ALLAH BU MİLLETE ZEVAL
Kuranın okunmasının yasak olduğu dönemlerde evlerinin bir odasını Kuran kursu yapan, oğlunun birini her gün köyün dışındaki kayanın üzerinde nöbetçi tutup Jandarmanın gelip gelmediğini kontrol ettiren insanlarımız sayesinde dinin unutulması engellenmiş.
Güneydoğu medreselerinde Sadrettin Yüksel merhumu, Halil Gönenç hocamı yetiştirenler bu yasaklara direnen değerli hocalarımızdırlar.
Edremite terleşen bir mal müdürü, o günlerde Dursunbeyli Sarı Hocanın Kuran okuttuğunu haber alan ama bir türlü suçüstü yapamayan Balıkesir valisi, mal müdürüne; Sen namaz kılan birisin Hoca senden şüphelenmez, Cuma günü Balıkesire geliyormuş, sen onunla temas kur ve durumu bana bildir dedi.
Ben de bir Cuma günü Zağnos paşa camiinde farz namazı kılarken safta kendimi hocanın yanına denk getirdim.
Namazdan sonra elini öptüm, kendimi tanıttım ve Pazar günü akşamına kadar Balıkesir dışına çıkmak dinlenmek istediğimi bildirdim. O da bizimle gel dedi ve beraber onun kaldığı köye gittik.
Ama giderken o nasıl sinyal verdiyse vardığımız evde ondan başka kimsenin kalmadığını gördüm ve dönüşte hiçbir şey görülmüyor raporunu verdim demişti.
O günlerden her il ve ilçeye Kuran kursu, yurdu, İmam-hatip okulu ve yurdunun açıldığı günlere geldik.
Kendini entel kabul edenleri, bu milletin yüzde altmışı aptal diyenleri sulu dereye götürüp de susuz getirecek kadar akıllı olan bu millete Allah zeval vermesin.

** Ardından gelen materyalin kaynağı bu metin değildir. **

## src/rtl/ulpb_pkg.sv

```systemverilog
// Shared widths and FSM state encodings for the ULPB layer interface.
package ulpb_pkg;

    localparam int ULPB_ADDR_WIDTH = 8;
    localparam int ULPB_DATA_WIDTH = 32;

    localparam logic [1:0] TX_IDLE    = 2'd0;
    localparam logic [1:0] TX_REQ     = 2'd1;
    localparam logic [1:0] TX_RELEASE = 2'd2;

    localparam logic RX_IDLE = 1'b0;
    localparam logic RX_ACK  = 1'b1;

endpackage

```

## src/rtl/ulpb_fifo.sv

```systemverilog
// Small synchronous FIFO holding outgoing messages; exposes its occupancy count.
// A push while full is dropped, and a pop while empty is ignored.
module ulpb_fifo #(
    parameter int WIDTH = 40,
    parameter int DEPTH = 4
) (
    input  logic                       clk,
    input  logic                       rst,
    input  logic                       push,
    input  logic [WIDTH-1:0]           wdata,
    input  logic                       pop,
    output logic [WIDTH-1:0]           rdata,
    output logic [$clog2(DEPTH):0]     count
);

    localparam int PW = $clog2(DEPTH);
    localparam int CW = PW + 1;
    localparam logic [CW-1:0] FULL_COUNT = CW'(DEPTH);

    logic [WIDTH-1:0] mem [DEPTH];
    logic [PW-1:0]    wr_ptr;
    logic [PW-1:0]    rd_ptr;
    logic             do_push;
    logic             do_pop;

    assign do_push = push && (count != FULL_COUNT);
    assign do_pop  = pop && (count != '0);
    assign rdata   = mem[rd_ptr];

    // Storage write; contents need no reset because the count gates visibility.
    always_ff @(posedge clk) begin
        if (do_push) begin
            mem[wr_ptr] <= wdata;
        end
    end

    // Pointers wrap naturally at the power-of-two depth; count tracks occupancy.
    always_ff @(posedge clk or posedge rst) begin
        if (rst) begin
            wr_ptr <= '0;
            rd_ptr <= '0;
            count  <= '0;
        end else begin
            if (do_push) begin
                wr_ptr <= wr_ptr + PW'(1);
            end
            if (do_pop) begin
                rd_ptr <= rd_ptr + PW'(1);
            end
            case ({do_push, do_pop})
                2'b10:   count <= count + CW'(1);
                2'b01:   count <= count - CW'(1);
                default: count <= count;
            endcase
        end
    end

endmodule

```

## src/rtl/ulpb_layer_if.sv

```systemverilog
// ULPB node layer interface: queues user messages into a strict 4-phase
// transmit handshake and captures node-delivered messages into a
// valid/ready user port, with the two directions fully independent.
module ulpb_layer_if
    import ulpb_pkg::*;
#(
    parameter int ADDR_WIDTH = ULPB_ADDR_WIDTH,
    parameter int DATA_WIDTH = ULPB_DATA_WIDTH,
    parameter int TX_DEPTH   = 4
) (
    input  logic                      CLK,
    input  logic                      RESET,

    input  logic                      TX_VALID,
    input  logic [ADDR_WIDTH-1:0]     TX_ADDR,
    input  logic [DATA_WIDTH-1:0]     TX_DATA,
    output logic                      TX_READY,

    output logic                      RX_VALID,
    output logic [ADDR_WIDTH-1:0]     RX_ADDR,
    output logic [DATA_WIDTH-1:0]     RX_DATA,
    input  logic                      RX_READY,

    output logic [ADDR_WIDTH-1:0]     ADDR_IN,
    output logic [DATA_WIDTH-1:0]     DATA_IN,
    output logic                      REQ_TX,
    input  logic                      ACK_TX,

    input  logic [ADDR_WIDTH-1:0]     ADDR_OUT,
    input  logic [DATA_WIDTH-1:0]     DATA_OUT,
    input  logic                      REQ_RX,
    output logic                      ACK_RX,

    output logic [$clog2(TX_DEPTH):0] TX_COUNT
);

    localparam int CW = $clog2(TX_DEPTH) + 1;
    localparam int MW = ADDR_WIDTH + DATA_WIDTH;
    localparam logic [CW-1:0] FULL_COUNT = CW'(TX_DEPTH);

    logic [1:0]            tx_state;
    logic                  rx_state;
    logic                  tx_pop;
    logic [MW-1:0]         head;
    logic [ADDR_WIDTH-1:0] head_addr;
    logic [DATA_WIDTH-1:0] head_data;

    // Ready comes straight from the registered count so it is glitch-free.
    assign TX_READY  = (TX_COUNT != FULL_COUNT);
    assign head_addr = head[MW-1:DATA_WIDTH];
    assign head_data = head[DATA_WIDTH-1:0];

    // The head entry stays queued until the node acknowledges it.
    assign tx_pop    = (tx_state == TX_REQ) && ACK_TX;

    ulpb_fifo #(
        .WIDTH (MW),
        .DEPTH (TX_DEPTH)
    ) u_tx_fifo (
        .clk   (CLK),
        .rst   (RESET),
        .push  (TX_VALID),
        .wdata ({TX_ADDR, TX_DATA}),
        .pop   (tx_pop),
        .rdata (head),
        .count (TX_COUNT)
    );

    // Transmit handshake: present head, wait for ack, then wait for ack release.
    always_ff @(posedge CLK or posedge RESET) begin
        if (RESET) begin
            tx_state <= TX_IDLE;
            REQ_TX   <= 1'b0;
            ADDR_IN  <= '0;
            DATA_IN  <= '0;
        end else begin
            case (tx_state)
                TX_IDLE: begin
                    if (TX_COUNT != '0) begin
                        ADDR_IN  <= head_addr;
                        DATA_IN  <= head_data;
                        REQ_TX   <= 1'b1;
                        tx_state <= TX_REQ;
                    end
                end
                TX_REQ: begin
                    if (ACK_TX) begin
                        REQ_TX   <= 1'b0;
                        tx_state <= TX_RELEASE;
                    end
                end
                TX_RELEASE: begin
                    if (!ACK_TX) begin
                        tx_state <= TX_IDLE;
                    end
                end
                default: begin
                    REQ_TX   <= 1'b0;
                    tx_state <= TX_IDLE;
                end
            endcase
        end
    end

    // Receive handshake: ack only when the user slot is free or being drained this edge.
    always_ff @(posedge CLK or posedge RESET) begin
        if (RESET) begin
            rx_state <= RX_IDLE;
            ACK_RX   <= 1'b0;
            RX_VALID <= 1'b0;
            RX_ADDR  <= '0;
            RX_DATA  <= '0;
        end else begin
            if (RX_VALID && RX_READY) begin
                RX_VALID <= 1'b0;
            end
            if (rx_state == RX_IDLE) begin
                if (REQ_RX && (!RX_VALID || RX_READY)) begin
                    RX_ADDR  <= ADDR_OUT;
                    RX_DATA  <= DATA_OUT;
                    RX_VALID <= 1'b1;
                    ACK_RX   <= 1'b1;
                    rx_state <= RX_ACK;
                end
            end else begin
                if (!REQ_RX) begin
                    ACK_RX   <= 1'b0;
                    rx_state <= RX_IDLE;
                end
            end
        end
    end

endmodule

```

Benim bu millete bir teklifim daha var.
Bu teklifim aynı zamanda hükümet için de geçerlidir.
Şehir merkezlerinde çeşitli iş kollarında işçilik, çıraklık yapan bekarların kalabileceği, banyosu, tuvaleti içinde olan tek kişilik temiz, sıcak odalar yapılsa.
Temizliği personel tarafından yapılsa.
Sabah kahvaltısı ve akşam yemeği verilse.
Sabah namazına kaldırılsa, namazdan sonra kahvaltısını yiyenler işine gitse.
Akşam dönüşte yemeklerini yeseler, akşam namazından sonra bir Müslümanın bilmesi gereken dini bilgiler, haram-helallar, İslamca insan ilişkileri, müşteriye davranış, alışverişte ve yapılan işte helllara dikkat etme, aldatmama, alırken satıcı gibi, satarken alıcı gibi, yaptığı işi, sevdiğine yapıyormuş gibi yapmayı öğretse.
Yatsı namazlarını da kıldıktan sonra tertemiz çarşaflar içinde sabah dinç kalkması sağlansa çarşılarımız, pazarlarımız daha güzel, daha sevimli ve daha estetik olur.
Bazı insanlarımızın bazı konulardaki hassasiyetine bakıyorum adama hayran kalıyorum aynı adamın mal satarken karşısındakini aldatmanın da sanki göreviymiş gibi davrandığını görüyorum.
Bu, adamın kötülüğünü göstermez.
İş başka ibadet başka, alış-veriş başka mantığıyla yetişmesinden kaynaklanıyor.
Ama bu mantık İslami değildir.
Şehirleri ayakta tutanlar esnaf ve sanatkarlardır.
Onların doğru ve dürüst olmaları toplumun yanlışlarını düzeltir.
Eğer böyle bir yurdu açanlar varsa bana da haber verirlerse beni mutlu ederler.